If your character is sitting a few item levels short of where it needs to be, a Timewalking week is one of the cheapest catch-up windows Blizzard hands out all season. For a few days at a time, old expansion dungeons scale to your level, drop loot that actually matters at endgame, and pour out a bonus currency you can spend on a guaranteed gear piece. The trick is knowing what the rewards are really worth and timing the rest of your week so you don't waste the event. Here's how to read the rotation and decide where your own runs end and where a boost or carry makes more sense.

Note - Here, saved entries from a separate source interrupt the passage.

[src/rtl/tlink_pkg.sv]
package tlink_pkg;
  localparam int unsigned BYTE_W = 8;
  localparam int unsigned SYM_W  = BYTE_W + 1;
  localparam int unsigned FLAG_BIT = BYTE_W;

  typedef struct packed {
    logic              is_data;
    logic [BYTE_W-1:0] payload;
  } tl_sym_t;
endpackage

[src/rtl/tlink_tx_enc.sv]
module tlink_tx_enc
  import tlink_pkg::*;
(
  input  logic             clk,
  input  logic             rst_n,
  input  logic             sym_valid,
  input  logic [SYM_W-1:0] sym,
  input  logic             far_blk,
  output logic             ready,
  output logic [SYM_W-1:0] line
);
  logic             acc;
  logic [SYM_W-1:0] line_q;
  logic [SYM_W-1:0] line_d;

  always_comb begin
    acc = sym_valid & ~far_blk;
  end

  // one toggle lane per wire
  for (genvar i = 0; i < SYM_W; i++) begin : g_lane
    assign line_d[i] = line_q[i] ^ sym[i];
  end

  always_ff @(posedge clk or negedge rst_n) begin
    if (!rst_n) begin
      line_q <= '0;
    end else if (acc) begin
      line_q <= line_d;
    end
  end

  assign ready = ~far_blk;
  assign line  = line_q;


  blocked_hold_chk: assert property (@(posedge clk) disable iff (!rst_n)
    far_blk |=> $stable(line_q));


  flag_toggle_chk: assert property (@(posedge clk) disable iff (!rst_n)
    (sym_valid && !far_blk && sym[FLAG_BIT]) |=> (line_q[FLAG_BIT] != $past(line_q[FLAG_BIT])));


  idle_hold_chk: assert property (@(posedge clk) disable iff (!rst_n)
    !sym_valid |=> $stable(line_q));
endmodule

[src/rtl/tlink_rx_dec.sv]
module tlink_rx_dec
  import tlink_pkg::*;
(
  input  logic             clk,
  input  logic             rst_n,
  input  logic [SYM_W-1:0] line_in,
  output logic             stb,
  output logic [SYM_W-1:0] stb_sym
);
  logic [SYM_W-1:0] prev_q;
  logic [SYM_W-1:0] diff;
  logic [SYM_W-1:0] sym_q;
  logic             stb_q;
  logic             hit;

  for (genvar i = 0; i < SYM_W; i++) begin : g_lane
    assign diff[i] = line_in[i] ^ prev_q[i];
  end

  always_comb begin
    hit = |diff;
  end

  always_ff @(posedge clk or negedge rst_n) begin
    if (!rst_n) begin
      prev_q <= '0;
      stb_q  <= 1'b0;
      sym_q  <= '0;
    end else begin
      prev_q <= line_in;
      stb_q  <= hit;
      if (hit) begin
        sym_q <= diff;
      end
    end
  end

  assign stb     = stb_q;
  assign stb_sym = sym_q;


  quiet_line_chk: assert property (@(posedge clk) disable iff (!rst_n)
    $stable(line_in) |=> !stb_q);


  strobe_nonnull_chk: assert property (@(posedge clk) disable iff (!rst_n)
    stb_q |-> (sym_q != '0));
endmodule

[src/rtl/tlink_rx_buf.sv]
module tlink_rx_buf
  import tlink_pkg::*;
#(
  parameter  int unsigned DEPTH = 8,
  localparam int unsigned OCC_W = $clog2(DEPTH + 1),
  localparam int unsigned PTR_W = (DEPTH > 1) ? $clog2(DEPTH) : 1
) (
  input  logic             clk,
  input  logic             rst_n,
  input  logic             wr_en,
  input  logic [SYM_W-1:0] wr_sym,
  input  logic             rd_take,
  input  logic [OCC_W-1:0] hwm,
  output logic             rd_valid,
  output logic [SYM_W-1:0] rd_sym,
  output logic             blk
);
  logic [SYM_W-1:0] mem [DEPTH];
  logic [PTR_W-1:0] wr_q, wr_d, rd_q, rd_d;
  logic [OCC_W-1:0] occ_q, occ_d;
  logic             full, pop, push;

  function automatic logic [PTR_W-1:0] ptr_step(input logic [PTR_W-1:0] p);
    return (p == PTR_W'(DEPTH - 1)) ? '0 : p + 1'b1;
  endfunction

  always_comb begin
    full = (occ_q == OCC_W'(DEPTH));
    pop  = rd_take && (occ_q != '0);
    push = wr_en && (!full || pop);
    wr_d = push ? ptr_step(wr_q) : wr_q;
    rd_d = pop  ? ptr_step(rd_q) : rd_q;
    unique case ({push, pop})
      2'b10:   occ_d = occ_q + 1'b1;
      2'b01:   occ_d = occ_q - 1'b1;
      default: occ_d = occ_q;
    endcase
  end

  always_ff @(posedge clk or negedge rst_n) begin
    if (!rst_n) begin
      wr_q  <= '0;
      rd_q  <= '0;
      occ_q <= '0;
    end else if (push || pop) begin
      wr_q  <= wr_d;
      rd_q  <= rd_d;
      occ_q <= occ_d;
    end
  end

  always_ff @(posedge clk) begin
    if (push) begin
      mem[wr_q] <= wr_sym;
    end
  end

  assign rd_valid = (occ_q != '0);
  assign rd_sym   = mem[rd_q];
  assign blk      = (occ_q >= hwm);


  occ_bound_chk: assert property (@(posedge clk) disable iff (!rst_n)
    occ_q <= OCC_W'(DEPTH));


  empty_take_chk: assert property (@(posedge clk) disable iff (!rst_n)
    ((occ_q == '0) && !wr_en) |=> (occ_q == '0));


  full_drop_chk: assert property (@(posedge clk) disable iff (!rst_n)
    ((occ_q == OCC_W'(DEPTH)) && !rd_take) |=> ((occ_q == OCC_W'(DEPTH)) && $stable(wr_q) && $stable(rd_q)));
endmodule

[src/rtl/tlink_codec.sv]
module tlink_codec
  import tlink_pkg::*;
#(
  parameter  int unsigned DEPTH       = 8,
  parameter  int unsigned SYNC_STAGES = 2,
  localparam int unsigned OCC_W       = $clog2(DEPTH + 1)
) (
  input  logic             clk,
  input  logic             rst_n,
  input  logic             tx_valid,
  input  logic [SYM_W-1:0] tx_sym,
  output logic             tx_ready,
  output logic [SYM_W-1:0] line_out,
  input  logic             far_blk_in,
  input  logic [SYM_W-1:0] line_in,
  input  logic [OCC_W-1:0] rx_hwm,
  output logic             rx_blk_out,
  output logic             rx_strobe,
  output logic [SYM_W-1:0] rx_strobe_sym,
  output logic             rx_valid,
  output logic [SYM_W-1:0] rx_sym,
  input  logic             rx_take
);
  logic [SYNC_STAGES-1:0] rst_pipe;
  logic                   rst_core_n;

  always_ff @(posedge clk or negedge rst_n) begin
    if (!rst_n) begin
      rst_pipe <= '0;
    end else begin
      rst_pipe <= SYNC_STAGES'({rst_pipe, 1'b1});
    end
  end

  assign rst_core_n = rst_pipe[SYNC_STAGES-1];

  tlink_tx_enc u_tx (
    .clk       (clk),
    .rst_n     (rst_core_n),
    .sym_valid (tx_valid),
    .sym       (tx_sym),
    .far_blk   (far_blk_in),
    .ready     (tx_ready),
    .line      (line_out)
  );

  tlink_rx_dec u_dec (
    .clk     (clk),
    .rst_n   (rst_core_n),
    .line_in (line_in),
    .stb     (rx_strobe),
    .stb_sym (rx_strobe_sym)
  );

  tlink_rx_buf #(.DEPTH(DEPTH)) u_buf (
    .clk      (clk),
    .rst_n    (rst_core_n),
    .wr_en    (rx_strobe),
    .wr_sym   (rx_strobe_sym),
    .rd_take  (rx_take),
    .hwm      (rx_hwm),
    .rd_valid (rx_valid),
    .rd_sym   (rx_sym),
    .blk      (rx_blk_out)
  );
endmodule

[config.mk]
export PLATFORM = sky130hd
export DESIGN_NAME = tlink_codec
export DESIGN_NICKNAME = d
export VERILOG_FILES = /design/src/rtl/tlink_pkg.sv /design/src/rtl/tlink_tx_enc.sv /design/src/rtl/tlink_rx_dec.sv /design/src/rtl/tlink_rx_buf.sv /design/src/rtl/tlink_codec.sv
export SDC_FILE = /design/constraint.sdc
export NUM_CORES = 1
export LEC_CHECK = 0
export CAP_MARGIN = 20
export CORE_MARGIN = 2
export CORE_UTILIZATION = 30
export CTS_CLUSTER_DIAMETER = 150
export DETAILED_ROUTE_END_ITERATION = 8
export PLACE_DENSITY = 0.45
export SKIP_LAST_GASP = 1
export SLEW_MARGIN = 20
export SYNTH_ARGS = -nofsm -noshare
export SYNTH_HDL_FRONTEND = slang
export SYNTH_HIERARCHICAL = 1
export SYNTH_SLANG_ARGS = --single-unit
[constraint.sdc]
create_clock -name clk -period 2.4 [get_ports clk]
set_input_delay 0.72 -clock clk [delete_from_list [all_inputs] [get_ports clk]]
set_output_delay 0.72 -clock clk [all_outputs]
set_load 0.05 [all_outputs]
==> impl_metrics.py, run 1 <==
metrics = {
    "status": {
        "status": "complete, but fails checks",
        "violations": "negative setup slack",
    },
    "route": {
        "postRouteAntennaNets": 0,
        "wl_mm": 8.82,
        "drc": 0,
        "viasPerCell": 4.57,
        "wl_per_cell_um": 16.4,
        "drtPass1Iterations": 4,
        "vias": 2461,
        "drt-initial-drc-count": 200,
    },
    "timing": {
        "worst_slack_ns": -0.216,
        "hold_viol_final": 0,
        "slew_headroom_pct": 54.5,
        "slew_violations": 0,
        "whs_ns": 0.294,
        "min_period_ns": 2.62,
        "tightest_slew_ns": 0.683,
        "max_freq_mhz": 382,
        "finalSetupTns_ns": -1.94,
        "skew_ns": 0.00570,
        "rsz0062_at_grt": "true",
        "fin_crit_sh_pct": 109,
        "finalSetupViolations": 10,
    },
    "synthesis": {
        "yosysTopAreaCell": "edfxtp_1",
        "synth_cells": 259,
        "ys_seq_area_share_pct": 68.9,
        "synth_edf_count": 72,
        "synth_ff_type": "edfxtp_1",
        "async_flop_share_pct": 35.7,
        "synthTopCellsByCount": "edfxtp_1 (72), dfrtp_1 (40), xnor2_1 (19), mux4_2 (18), mux2_2 (12)",
        "yosysMostFrequentCell": "edfxtp_1",
        "syn-cell-area_um2": 4590,
        "ys_ff_latch": 112,
        "synth_area_leaders": "edfxtp_1 (47%), dfrtp_1 (22%), mux4_2 (8.8%), xnor2_1 (3.6%), ha_1 (3.0%)",
        "syn_area_per_cell_um2": 17.7,
        "synth_nets": 298,
        "ys_warn_count": 6,
        "synth_top_area_share_pct": 47.1,
        "synthDistinctLibCells": 39,
    },
    "worst_setup_path": {
        "critical_path_arrival_ns": 1.90,
        "critPathCaptureType": "primary output",
        "required_ns": 1.68,
        "worst_setup_path_start_kind": "flop",
        "path_max_fanout": 6,
        "criticalPathCategory": "flop to primary output",
    },
    "global_route": {
        "overflow": 0,
        "grt_max_degree": 39,
        "grt_pass1_wl_mm": 14.4,
        "met3_usage_pct": 4.55,
        "top_usage_layer": "met2",
        "grtUsageMet2_pct": 19.8,
        "gr-usage-met1_pct": 14.5,
        "gr-usage-all-layers_pct": 11.9,
        "grt_pass1_vias": 2668,
        "antenna_found_initial": 0,
    },
    "die": {
        "die_w_um": 128,
        "rows": 45,
        "io_pins": 58,
        "die_y_um": 128,
        "coreArea_um2": 15100,
        "fp.dieArea_um2": 16300,
        "initial_core_util_pct": 30.4,
    },
    "power": {
        "internal-power_uw": 5040,
        "pwr-share-comb_pct": 45.5,
        "leakagePower_uw": 0.00221,
        "p_switching_uw": 2910,
        "swShare_pct": 36.6,
        "power_frac_seq_pct": 37.8,
        "p_clk_share_pct": 16.7,
        "ir_drop_mv": 0.622,
        "power_per_cell_area_nw_per_um2": 1340,
    },
    "finish": {
        "fill_cells": 1433,
        "drive_gt1_share_pct": 30.9,
        "area_delta_synth_final_pct": 29.2,
        "fin_cells": 538,
        "diodes": 0,
        "nets": 384,
    },
    "cts": {
        "clkTransAtPathRegs_ns": 0.07,
        "cts_tree": "done",
        "cts-root-buf": "clkbuf_16",
        "numClockSinks": 112,
        "cts_max_level": 3,
        "clock_latency_ns": 0.34,
        "cts_hold_buffers": 0,
        "clockBufferDepth": 2,
        "cts_buffers": 9,
    },
    "place": {
        "dp_hpwl_mm": 5.83,
        "dp.cells": 519,
        "port-buffer-count": 57,
        "place.gp.congestion": 0.696,
    },
    "hold_path": {
        "hold_path_class": "flop to async pin",
    },
    "flow_run": {
        "max-cap-violations": 0,
    },
}
worst paths after layout:
path,from,to,depth (start not counted),slack [ns]
max reg2reg,u_buf/occ_q[0],u_buf/wr_q[0],6,0.24
max,u_buf/rd_q[0],rx_sym[4],4,-0.22
min reg2reg,rst_pipe[1],u_dec/stb_sym[5],1,0.29
min,rst_pipe[1],u_dec/stb_sym[5],1,0.29
max in group asynchronous,rst_pipe[1],u_buf/occ_q[1],1,1.74
min in group clk,rst_pipe[0],rst_pipe[1],0,0.36
kinds of logic after synthesis:
group                    synth area share, %
flip-flops                              68.9
AND/OR/NAND/NOR                         5.45
multiplexers                            12.4
AO/OA/AOI/OAI                           4.01
XOR/XNOR                                4.17
buffers and inverters                   1.55
adder cells (fa/ha/maj)                 3.43
other                                 0.0817
power groups by stage:
| stage | Combinational, uW | Clock (uW) | Sequential [uW] |
|---|---|---|---|
| after detailed placement | 3330 | 0 | 3030 |
| after global placement | 3320 | 0 | 3010 |
| after floorplan | 1950 | 0 | 3240 |
| after CTS | 3660 | 1380 | 3000 |
| after global routing | 3860 | 1470 | 3080 |
| final | 3620 | 1320 | 3010 |
routing by layer:
metal	part of all wire, %	routed length (um)
met4	1.5	128
met1	44	3920
met3	5.6	491
met2	49	4290
met5	0	0
final cells by class:
cell class	instances	area, um^2	area share, %
clock buffers	12	236	3.99
clock inverters	4	21.3	0.358
inverters	11	41.3	0.696
multi-input cells	130	1420	24.0
flip-flops and latches	112	3170	53.4
well taps	188	235	3.96
repair buffers	81	812	13.7
state kept, by name (all words and copies together) (netlist names):
| register | count |
|---|---|
| rst_pipe | 2 |
| u_buf/mem | 72 |
| u_buf/occ_q | 4 |
| u_buf/rd_q | 3 |
| u_buf/wr_q | 3 |
| u_dec/prev_q | 9 |
| u_dec/stb | 1 |
| u_dec/stb_sym | 9 |
| u_tx/line | 9 |
per-stage QoR:
step	worst slack, ns	utilization, %	total power, uW	area, um^2
2_1_floorplan	0.000631	-	5200	4600
3_3_place_gp	-0.563	36.7	6340	5530
3_5_place_dp	-0.602	36.7	6360	5530
4_1_cts	-0.303	39.2	8040	5920
5_1_grt	-0.289	39.3	8410	5930
6_report	-0.216	39.3	7950	5930
timing repair:
action	CTS	global route
gates cloned	1	0
endpoints found under the setup margin	11	10
buffers inserted	3	1
pin swaps	6	5
hold endpoints to repair	0	0
resized for setup	25	15
critical path: stages (launching register included):
cell	delay (ns)
dfrtp_2	0.43
buf_8	0.16
mux4_2	0.52
mux2_4	0.29
buf_8	0.15
layout by cell type (no fill, tap or decap), drive strengths merged, types with 2 or more instances in the layout:
| master | Yosys | routed |
|---|---|---|
| clkdlybuf4s50 | 0 | 32 |
| nand3b | 9 | 9 |
| a21oi | 2 | 2 |
| o41ai | 7 | 7 |
| clkinv | 0 | 2 |
| clkbuf | 1 | 13 |
| nand2 | 9 | 9 |
| nand2b | 3 | 3 |
| o211ai | 2 | 2 |
| ha | 11 | 11 |
| xnor2 | 20 | 20 |
| mux2 | 14 | 14 |
| buf | 5 | 47 |
| o21ai | 2 | 2 |
| nand4 | 2 | 2 |
| nor3 | 5 | 5 |
| inv | 11 | 11 |
| dfrtp | 40 | 40 |
| mux4 | 18 | 18 |
| edfxtp | 72 | 72 |
| o31ai | 4 | 4 |
| nand3 | 3 | 3 |
| nor2 | 6 | 6 |
| clkinvlp | 0 | 2 |
| a21o | 4 | 4 |
Power figures use the tool's default switching activity.
==> run 2, diff against run 1 <==
--- a/config.mk
+++ b/config.mk
@@ -5,6 +5,7 @@
 export SDC_FILE = /design/constraint.sdc
 export NUM_CORES = 1
 export LEC_CHECK = 0
+export ABC_AREA = 1
 export CAP_MARGIN = 20
 export CORE_MARGIN = 2
 export CORE_UTILIZATION = 30
==> impl_metrics.py, run 2 <==
metrics = {
    "status": {
        "status": "completed",
    },
    "cts": {
        "cts_buffers": 9,
        "cts_max_level": 3,
        "cts_tree": "done",
        "cts-root-buf": "clkbuf_16",
        "numClockSinks": 112,
        "cts_hold_buffers": 0,
        "clock_latency_ns": 0.35,
        "clkTransAtPathRegs_ns": 0.08,
        "clockBufferDepth": 2,
    },
    "synthesis": {
        "yosysTopAreaCell": "edfxtp_1",
        "ys_seq_area_share_pct": 63.8,
        "syn_area_per_cell_um2": 10.6,
        "synth_cells": 467,
        "synth_nets": 506,
        "synth_area_leaders": "edfxtp_1 (44%), dfrtp_1 (20%), nand2_1 (6.7%), nor2_1 (5.0%), o21ai_0 (3.8%)",
        "synth_ff_type": "edfxtp_1",
        "async_flop_share_pct": 35.7,
        "ys_ff_latch": 112,
        "synth_edf_count": 72,
        "ys_warn_count": 6,
        "synthDistinctLibCells": 31,
        "syn-cell-area_um2": 4960,
        "yosysMostFrequentCell": "nand2_1",
        "synth_top_area_share_pct": 43.6,
        "synthTopCellsByCount": "nand2_1 (89), edfxtp_1 (72), nor2_1 (66), inv_1 (45), dfrtp_1 (40)",
    },
    "finish": {
        "area_delta_synth_final_pct": 27.1,
        "final_cell_mix": "nand2_1 (88), edfxtp_1 (72), nor2_1 (65)",
        "layout_commonest_cell": "nand2_1",
        "design_area_um2": 6300,
        "diodes": 0,
        "nets": 590,
        "drive_gt1_share_pct": 19.6,
        "largest_reg_flops": 72,
        "top_register": "u_buf/mem",
        "fill_cells": 1660,
    },
    "place": {
        "place.gp.congestion": 0.787,
        "dpl_worst_slack_ns": -0.381,
        "port-buffer-count": 57,
        "place_area_um2": 5870,
        "dp_hpwl_mm": 7.82,
    },
    "worst_setup_path": {
        "critical_path_arrival_ns": 1.66,
        "ff2ff_setup_slack_ns": 0.45,
        "reg2reg_depth": 13,
        "cpPeakStageDelay_ns": 0.47,
        "criticalPathCategory": "flop to primary output",
        "path_max_fanout": 16,
        "rr_endpoint": "u_buf/occ_q[3]",
        "required_ns": 1.68,
        "rr_startpoint": "u_buf/occ_q[1]",
        "path_cells": "buf_8, nor2_1, nor2_1, o21ai_0, o21ai_1, nand2_1, nand2_1, buf_4",
        "critPathCaptureType": "primary output",
        "cp_slowest_cell": "dfrtp_2",
        "worst_setup_path_start_kind": "flop",
    },
    "die": {
        "die_y_um": 133,
        "initial_core_util_pct": 30.3,
        "coreArea_um2": 16300,
        "rows": 47,
        "fp.dieArea_um2": 17600,
        "die_w_um": 133,
        "io_pins": 58,
    },
    "route": {
        "drc": 0,
        "postRouteAntennaNets": 0,
        "drtPass1Iterations": 4,
        "viasPerCell": 4.50,
        "drt-initial-drc-count": 233,
        "vias": 3491,
        "wl_mm": 11.4,
        "wl_per_cell_um": 14.6,
    },
    "flow_run": {
        "max-cap-violations": 0,
    },
    "timing": {
        "tightest_slew_ns": 0.891,
        "fin_crit_sh_pct": 99.0,
        "min_period_ns": 2.38,
        "slew_headroom_pct": 40.6,
        "worst_slack_ns": 0.0235,
        "skew_ns": 0.00759,
        "finalSetupViolations": 0,
        "max_freq_mhz": 421,
        "slew_violations": 0,
        "hold_viol_final": 0,
        "rsz0062_at_grt": "true",
    },
    "global_route": {
        "grt_pass1_vias": 3551,
        "antenna_found_initial": 0,
        "grt_pass1_wl_mm": 18.7,
        "grt_max_degree": 39,
        "gr-usage-all-layers_pct": 13.7,
        "overflow": 0,
    },
    "hold_path": {
        "min_to": "rst_pipe[1]",
        "hold_start": "rst_pipe[0]",
        "holdPathStages": 0,
        "hold_path_class": "flop to flop",
    },
    "power": {
        "swShare_pct": 41.2,
        "power_per_cell_area_nw_per_um2": 1250,
        "p_switching_uw": 3250,
        "p_clk_share_pct": 18.6,
        "leakagePower_uw": 0.00263,
        "p_total_uw": 7890,
        "power_frac_seq_pct": 35.9,
        "pwr-share-comb_pct": 45.5,
        "internal-power_uw": 4640,
        "ir_drop_mv": 0.584,
    },
}
## run 2: metal layers
metal	up-vias	share of wire, %	track usage (%)
li1	1727	-	-
met1	1681	47	18.4
met2	67	47	22.0
met3	16	3.8	2.41
met4	0	1.9	5.56
met5	-	0	0
## run 2: area by class of cell
class / instances / area, um^2 / share of cell area [%]
Sequential cell: 112 / 3170 / 50.2
Tap cell: 220 / 275 / 4.37
Timing Repair Buffer: 89 / 861 / 13.7
Clock buffer: 10 / 239 / 3.79
Multi-Input combinational cell: 291 / 1530 / 24.2
Inverter: 48 / 185 / 2.94
Clock inverter: 6 / 51.3 / 0.814
## run 2: worst max path at each step
stage                  start    endpoint  depth (start not counted)
2_1_floorplan      rx_hwm[1]  rx_blk_out                          6
5_1_grt        u_buf/rd_q[0]   rx_sym[8]                          8
6_report       u_buf/rd_q[0]   rx_sym[5]                          8
4_1_cts        u_buf/rd_q[0]   rx_sym[8]                          8
3_5_place_dp       rx_hwm[1]  rx_blk_out                          8
3_3_place_gp       rx_hwm[1]  rx_blk_out                          8
## run 2: critical path, delay by kind of cell, from the launching register on
| family | cells | cell delay (ns) |
|---|---|---|
| flops | 1 | 0.47 |
| simple gates | 4 | 0.28 |
| buf+inv | 2 | 0.36 |
| compound gates | 2 | 0.19 |
## run 2: per-stage QoR
stage | util, % | hold WS, ns | cells | setup TNS (ns)
floorplan | - | 0.331 | 467 | 0
global placement | 35.9 | 0.338 | 758 | -0.378
detailed placement | 35.9 | 0.341 | 758 | -0.381
CTS | 38.1 | 0.358 | 774 | -0.0376
global route | 38.6 | 0.360 | 776 | -0.625
finish | 38.6 | 0.353 | 776 | 0
## run 2: logic make-up after synthesis
kind of cell | share of synthesized area [%]
AND/OR/NAND/NOR | 19.2
flip-flops | 63.8
AO/OA/AOI/OAI | 6.74
buffers and inverters | 6.54
adder cells (fa/ha/maj) | 3.18
XOR/XNOR | 0.530
other | 0.0756
## run 2: timing repair
action                                  4_1_cts  5_1_grt
endpoints found under the hold margin         0        0
pin swaps                                     5        3
endpoints found under the setup margin       10       10
setup buffers                                 0        1
resized for setup                            21       21
cloned                                        0        1
## run 2: power by group through the flow
stage	logic (uW)	clock network (uW)	registers, uW
after global placement	3320	0	2850
after detailed placement	3350	0	2860
after floorplan	2060	0	2960
after global routing	3940	1610	2890
final	3590	1470	2830
after CTS	3440	1530	2830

What Timewalking actually rewards
Each Timewalking event reopens a handful of dungeons from a past expansion and scales them down to your character's level, so a max-level player gets a real challenge instead of a one-shot faceroll. The loot that drops is scaled up to current-tier item levels, which is the whole point: a Burning Crusade or Wrath dungeon can hand you a piece that competes with current Heroic dungeon gear.
The rewards usually break into three buckets:
- Scaled dungeon drops — useful early-season filler, especially for trinkets and weapons that are hard to target elsewhere.
- Timewalking badge currency — earned per run and spent at the event vendor on guaranteed gear, heirlooms, mounts, pets, and toys.
- The weekly quest reward — completing five Timewalking dungeons typically grants a high-value cache, often near the current raid's loot level, making it one of the best item-level-per-hour quests in the game.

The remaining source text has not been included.